Global aging is a success story. People today are living longer and generally healthier lives. This represents the triumph of public health, medical advancement, and economic development over disease and injury, which have constrained human life expectancy for thousands of years.
But sustained growth of the world’s older population also presents challenges. Population aging now affects economic growth, formal and informal social support systems, and the ability of states and communities to provide resources for older citizens. Nations must quickly recognize the scope of the new demographic reality and adjust current policies accordingly. Experience has shown that such adjustments may be painful—changes in retirement ages and medical benefits, for example, are not widely popular. But experience also shows that it is easier to address problems sooner rather than later, when the cost of waiting may become insurmountable.
We can think about preparing for older age on both an individual and societal level. On an individual level, people need to focus on preventive health and financial preparedness. We know that many individuals approach older age with little or no savings.

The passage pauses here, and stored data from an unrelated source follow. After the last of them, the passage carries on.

<file path="config.mk">
export PLATFORM = sky130hd
export DESIGN_NAME = lcd_page_transpose_framer
export DESIGN_NICKNAME = d
export VERILOG_FILES = /design/src/sv/lptf_pkg.sv /design/src/sv/lptf_seq.sv /design/src/sv/lcd_page_transpose_framer.sv
export SDC_FILE = /design/constraint.sdc
export NUM_CORES = 1
export LEC_CHECK = 0
export ABC_CLOCK_PERIOD_IN_PS = 4260
export BUFFER_PORTS_ARGS = -buffer_cell sky130_fd_sc_hd__buf_2
export CORE_MARGIN = 5
export CORE_UTILIZATION = 55
export DETAILED_ROUTE_END_ITERATION = 8
export HOLD_SLACK_MARGIN = 0.06
export PLACE_DENSITY = 0.72
export SETUP_SLACK_MARGIN = 0.02
export SLEW_MARGIN = 5
export SYNTH_ARGS = -nofsm -noshare
export SYNTH_HDL_FRONTEND = slang
export SYNTH_SLANG_ARGS = --single-unit
</file>
<file path="constraint.sdc">
create_clock -name clk -period 4.26 [get_ports clk]
set_input_delay 0 -clock clk [delete_from_list [all_inputs] [get_ports clk]]
set_output_delay 0 -clock clk [all_outputs]
set_load 0.1 [all_outputs]
</file>
<file path="src/sv/lptf_pkg.sv">
// Shared types, frame constants and the control-store program of the page transpose framer.
// Used by lptf_seq and lcd_page_transpose_framer; depends on nothing else.
package lptf_pkg;

  // Scan geometry limits.
  localparam int MAX_GROUPS = 8;
  localparam int MAX_PAGES  = 16;

  // Frame bytes sent to the panel.
  localparam logic [7:0] FRAME_SYNC   = 8'ha5;
  localparam logic [7:0] FRAME_LEN    = 8'h05;
  localparam logic [7:0] FRAME_CMD    = 8'h03;
  localparam logic [7:0] FRAME_DATA   = 8'h22;
  localparam logic [7:0] FRAME_ZERO   = 8'h00;
  localparam logic [7:0] FRAME_ONE    = 8'h01;
  localparam logic [7:0] CMD_PAGE     = 8'hb0;
  localparam logic [7:0] CMD_COL_HI   = 8'h10;
  // The column address is always 4 + 32 * group, so its low nibble is fixed.
  localparam logic [7:0] CMD_COL_LO   = 8'h04;

  // Configuration register indexes.
  localparam logic [1:0] REG_INVERT = 2'd0;
  localparam logic [1:0] REG_WIDTH  = 2'd1;
  localparam logic [1:0] REG_HEIGHT = 2'd2;

  // Program layout.
  localparam int PC_W       = 5;
  localparam int DCNT_W     = 5;
  localparam logic [PC_W-1:0]   STEP_COL_FRAME = 5'd6;
  localparam logic [PC_W-1:0]   STEP_DATA      = 5'd20;
  localparam logic [DCNT_W-1:0] DATA_LAST      = 5'd31;

  // Source of the byte a control word emits.
  typedef enum logic [1:0] {
    SRC_CONST,
    SRC_PAGE,
    SRC_COLHI,
    SRC_DATA
  } lptf_src_t;

  // Sequencing of a control word.
  typedef enum logic [1:0] {
    JMP_NEXT,
    JMP_IF_GROUP,
    JMP_DATA_LOOP
  } lptf_jmp_t;

  // One control word of the program.
  typedef struct packed {
    logic             emit;
    lptf_src_t        src;
    logic [7:0]       konst;
    lptf_jmp_t        jmp;
    logic [PC_W-1:0]  target;
  } lptf_uword_t;

  // What the sequencer hands the datapath in the current step.
  typedef struct packed {
    logic       emit;
    lptf_src_t  src;
    logic [7:0] konst;
    logic       last;
  } lptf_step_t;

  // Control store: page frame (skipped past group zero), two column frames,
  // the data header, and the 32-byte data loop.
  function automatic lptf_uword_t lptf_rom(input logic [PC_W-1:0] pc);
    lptf_uword_t w;
    w = '{emit: 1'b1, src: SRC_CONST, konst: FRAME_ZERO, jmp: JMP_NEXT, target: '0};
    unique case (pc)
      5'd0: begin
        w.emit   = 1'b0;
        w.jmp    = JMP_IF_GROUP;
        w.target = STEP_COL_FRAME;
      end
      5'd1:  w.konst = FRAME_SYNC;
      5'd2:  w.konst = FRAME_LEN;
      5'd3:  w.konst = FRAME_CMD;
      5'd4:  w.konst = FRAME_ZERO;
      5'd5:  w.src   = SRC_PAGE;
      5'd6:  w.konst = FRAME_SYNC;
      5'd7:  w.konst = FRAME_LEN;
      5'd8:  w.konst = FRAME_CMD;
      5'd9:  w.konst = FRAME_ZERO;
      5'd10: w.src   = SRC_COLHI;
      5'd11: w.konst = FRAME_SYNC;
      5'd12: w.konst = FRAME_LEN;
      5'd13: w.konst = FRAME_CMD;
      5'd14: w.konst = FRAME_ZERO;
      5'd15: w.konst = CMD_COL_LO;
      5'd16: w.konst = FRAME_SYNC;
      5'd17: w.konst = FRAME_LEN;
      5'd18: w.konst = FRAME_DATA;
      5'd19: w.konst = FRAME_ONE;
      5'd20: begin
        w.src    = SRC_DATA;
        w.jmp    = JMP_DATA_LOOP;
        w.target = STEP_DATA;
      end
      default: w.emit = 1'b0;
    endcase
    return w;
  endfunction

endpackage

</file>
<file path="src/sv/lptf_seq.sv">
// Microcoded sequencer of the page transpose framer: step counter, data counter, control store.
// Depends on lptf_pkg for the control word types and the program.
module lptf_seq
  import lptf_pkg::*;
(
  input  logic              clk,
  input  logic              rst,
  input  logic              start,
  input  logic              adv,
  input  logic              group_nz,
  output logic              busy,
  output lptf_step_t        step,
  output logic [DCNT_W-1:0] data_idx
);

  logic [PC_W-1:0]   pc;
  logic [DCNT_W-1:0] dcnt;
  lptf_uword_t       word;
  logic              data_end;

  // Fetch the current control word.
  always_comb begin
    word       = lptf_rom(pc);
    data_end   = (word.jmp == JMP_DATA_LOOP) && (dcnt == DATA_LAST);
    step.emit  = busy && word.emit;
    step.src   = word.src;
    step.konst = word.konst;
    step.last  = data_end;
  end

  assign data_idx = dcnt;

  // Step counter with conditional jumps; a step moves on only when the
  // output register can take its byte.
  always_ff @(posedge clk) begin
    if (rst) begin
      busy <= 1'b0;
      pc   <= '0;
      dcnt <= '0;
    end else if (start) begin
      busy <= 1'b1;
      pc   <= '0;
      dcnt <= '0;
    end else if (busy && adv) begin
      unique case (word.jmp)
        JMP_NEXT: pc <= pc + 1'b1;
        JMP_IF_GROUP: pc <= group_nz ? word.target : pc + 1'b1;
        JMP_DATA_LOOP: begin
          if (data_end) begin
            busy <= 1'b0;
          end else begin
            dcnt <= dcnt + 1'b1;
            pc   <= word.target;
          end
        end
        default: pc <= pc + 1'b1;
      endcase
    end
  end

  // The program never runs past the data loop.
  assert property (@(posedge clk) disable iff (rst) busy |-> pc <= STEP_DATA)
    else $error("sequencer ran past the data loop");

  // A new run is only started while the previous one has finished.
  assert property (@(posedge clk) disable iff (rst) start |-> !busy)
    else $error("sequencer restarted while busy");

  // The data counter only moves inside the data loop.
  assert property (@(posedge clk) disable iff (rst)
    busy && (pc != STEP_DATA) |-> dcnt == '0)
    else $error("data counter moved outside the data loop");

endmodule

</file>
<file path="src/sv/lcd_page_transpose_framer.sv">
// Top level of the page transpose framer: input scan, tile store, output register.
// Depends on lptf_pkg and lptf_seq.
//
// Usage: framebuffer bytes enter on the pixel channel (in_valid/in_ready,
// pixel_byte, restart) in scan order: page, group of four byte columns,
// row 0..7, column in group. restart marks the first byte of a refresh.
// Each byte is stored, inverted when invert_pixels is set, in a 32-byte tile.
// Bytes that do not complete a tile are taken in one cycle each and cause
// no transfer. The byte that completes a tile starts a run of the control
// program: 46 output bytes, or 51 at group zero of a page, one per cycle
// on the output channel (out_valid/out_ready) while the receiver takes them;
// the first control word emits nothing. in_ready is low while the run goes
// on, so no byte of the next tile is taken before the run has finished.
// A stalled receiver holds the output register and freezes the program
// step; the last byte of a run may wait while new input is accepted.
// Configuration writes (cfg_valid/cfg_ready) are always taken.
// Reset clears the scan position, the registers to their defaults and the
// output channel; the tile store is not cleared.
module lcd_page_transpose_framer
  import lptf_pkg::*;
(
  input  logic       clk,
  input  logic       rst,
  input  logic       cfg_valid,
  output logic       cfg_ready,
  input  logic [1:0] cfg_index,
  input  logic [4:0] cfg_data,
  input  logic       in_valid,
  output logic       in_ready,
  input  logic [7:0] pixel_byte,
  input  logic       restart,
  output logic       out_valid,
  input  logic       out_ready,
  output logic [7:0] out_byte,
  output logic       last_of_run,
  output logic       screen_done
);

  // Configuration registers.
  logic       invert_pixels;
  logic [3:0] width_groups;
  logic [4:0] height_pages;

  // Scan position.
  logic [2:0] row_in_tile;
  logic [1:0] column_in_group;
  logic [2:0] group_index;
  logic [3:0] page_index;

  // Position of the tile being sent.
  logic [2:0] em_group;
  logic [3:0] em_page;
  logic       em_done;

  logic [7:0] tile [4][8];

  logic       in_fire;
  logic       busy;
  logic       adv;
  lptf_step_t step;
  logic [DCNT_W-1:0] data_idx;

  logic [2:0] row0;
  logic [1:0] col0;
  logic [2:0] grp0;
  logic [3:0] pg0;
  logic [7:0] pix;
  logic       tile_end;
  logic [3:0] groups_eff;
  logic [4:0] pages_eff;
  logic [3:0] grp_inc;
  logic [4:0] pg_inc;
  logic [7:0] data_byte;
  logic [7:0] byte_sel;

  assign cfg_ready = 1'b1;
  assign in_ready  = !busy;
  assign in_fire   = in_valid && in_ready;
  assign adv       = !out_valid || out_ready;

  // Configuration writes.
  always_ff @(posedge clk) begin
    if (rst) begin
      invert_pixels <= 1'b0;
      width_groups  <= 4'd4;
      height_pages  <= 5'd8;
    end else if (cfg_valid) begin
      unique case (cfg_index)
        REG_INVERT: invert_pixels <= cfg_data[0];
        REG_WIDTH:  width_groups  <= cfg_data[3:0];
        REG_HEIGHT: height_pages  <= cfg_data;
        default: ;
      endcase
    end
  end

  // Scan position after restart, clamped bounds and increments.
  always_comb begin
    row0     = restart ? '0 : row_in_tile;
    col0     = restart ? '0 : column_in_group;
    grp0     = restart ? '0 : group_index;
    pg0      = restart ? '0 : page_index;
    pix      = invert_pixels ? ~pixel_byte : pixel_byte;
    tile_end = (col0 == 2'd3) && (row0 == 3'd7);
    if (width_groups == 4'd0) begin
      groups_eff = 4'd1;
    end else if (width_groups > 4'(MAX_GROUPS)) begin
      groups_eff = 4'(MAX_GROUPS);
    end else begin
      groups_eff = width_groups;
    end
    if (height_pages == 5'd0) begin
      pages_eff = 5'd1;
    end else if (height_pages > 5'(MAX_PAGES)) begin
      pages_eff = 5'(MAX_PAGES);
    end else begin
      pages_eff = height_pages;
    end
    grp_inc = {1'b0, grp0} + 4'd1;
    pg_inc  = {1'b0, pg0} + 5'd1;
  end

  // Scan position update and capture of the tile's frame position.
  always_ff @(posedge clk) begin
    if (rst) begin
      row_in_tile     <= '0;
      column_in_group <= '0;
      group_index     <= '0;
      page_index      <= '0;
    end else if (in_fire) begin
      column_in_group <= col0 + 2'd1;
      row_in_tile     <= (col0 == 2'd3) ? row0 + 3'd1 : row0;
      group_index     <= grp0;
      page_index      <= pg0;
      if (tile_end) begin
        if (grp_inc >= groups_eff) begin
          group_index <= '0;
          page_index  <= (pg_inc >= pages_eff) ? '0 : pg_inc[3:0];
        end else begin
          group_index <= grp_inc[2:0];
        end
      end
    end
  end

  always_ff @(posedge clk) begin
    if (in_fire && tile_end) begin
      em_group <= grp0;
      em_page  <= pg0;
      em_done  <= (grp_inc >= groups_eff) && (pg_inc >= pages_eff);
    end
  end

  // Tile store, one byte per column and row.
  always_ff @(posedge clk) begin
    if (in_fire) begin
      tile[col0][row0] <= pix;
    end
  end

  // Transposed data byte: bit r is bit 7-i of the row-r byte of column c.
  always_comb begin
    for (int r = 0; r < 8; r++) begin
      data_byte[r] = tile[data_idx[4:3]][r][3'd7 - data_idx[2:0]];
    end
  end

  // Output byte selection.
  always_comb begin
    case (step.src)
      SRC_CONST: byte_sel = step.konst;
      SRC_PAGE:  byte_sel = CMD_PAGE | {4'b0, em_page};
      SRC_COLHI: byte_sel = CMD_COL_HI | {4'b0, em_group, 1'b0};
      SRC_DATA:  byte_sel = data_byte;
      default:   byte_sel = step.konst;
    endcase
  end

  lptf_seq u_seq (
    .clk      (clk),
    .rst      (rst),
    .start    (in_fire && tile_end),
    .adv      (adv),
    .group_nz (em_group != 3'd0),
    .busy     (busy),
    .step     (step),
    .data_idx (data_idx)
  );

  // Output register.
  always_ff @(posedge clk) begin
    if (rst) begin
      out_valid <= 1'b0;
    end else if (step.emit && adv) begin
      out_valid <= 1'b1;
    end else if (out_ready) begin
      out_valid <= 1'b0;
    end
  end

  always_ff @(posedge clk) begin
    if (step.emit && adv) begin
      out_byte    <= byte_sel;
      last_of_run <= step.last;
      screen_done <= step.last && em_done;
    end
  end

  // A completed tile always starts a run that blocks input.
  assert property (@(posedge clk) disable iff (rst) in_fire && tile_end |=> !in_ready)
    else $error("completed tile did not start a run");

  // A byte that leaves the tile incomplete causes no run.
  assert property (@(posedge clk) disable iff (rst) in_fire && !tile_end |=> in_ready)
    else $error("partial tile started a run");

  // End of refresh is only flagged on the last byte of a run.
  assert property (@(posedge clk) disable iff (rst) out_valid && screen_done |-> last_of_run)
    else $error("screen_done without last_of_run");

endmodule
</file>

A simple example illustrates the financial cost of waiting to save and the value of a more farsighted perspective. A 40-year-old worker who begins to save $10,000 per year will accumulate $700,000 by the time he is 70 years old, assuming an interest rate of 5 percent per year. If he had begun saving when he was 30 years old, he would only have needed to save $5,500 per year to accumulate the same amount by age 70.
Calculating the cost of waiting at the national level is much more complex, but similar reasoning applies. Just as for individuals, small and gradual changes distributed over a longer time horizon are more easily absorbed by a country than sudden and more substantial actions required to meet a particular savings target over a shorter time horizon. Countries and international organizations are now developing detailed models in recognition of looming costs and the need for pension reforms to ensure sustainable old-age support. In 2006, the European Commission and the Economic Policy Committee submitted a report to European Finance Ministers with new projections of economic and budgetary costs for European Union (EU) member states. While Europe currently has four people of working age for every older citizen, it will have only two workers per older citizen by 2050 as a result of the baby boom generation retiring and life expectancy increasing. Given current policies, the pension, health, and long-term care costs associated with an aging population will lead to significant increases in public spending in most member states over the next half century. Gross domestic product growth rates are projected to fall across the EU, and in the absence of policy changes, the potential EU economic growth rate will be cut in half by 2030.
While some countries have initiated changes in retirement age that promise to ease the burden of public spending, the EU analysis emphasizes that such changes alone are inadequate. During the next few years, countries must exploit a fast-closing window of opportunity to intensify reform before demographic effects come to bear. The EU report notes that, similar to the impact of an individual worker delaying savings, delays at the national level will increase the costs of adjustment and shift an enormous economic burden to the next generation of workers and taxpayers.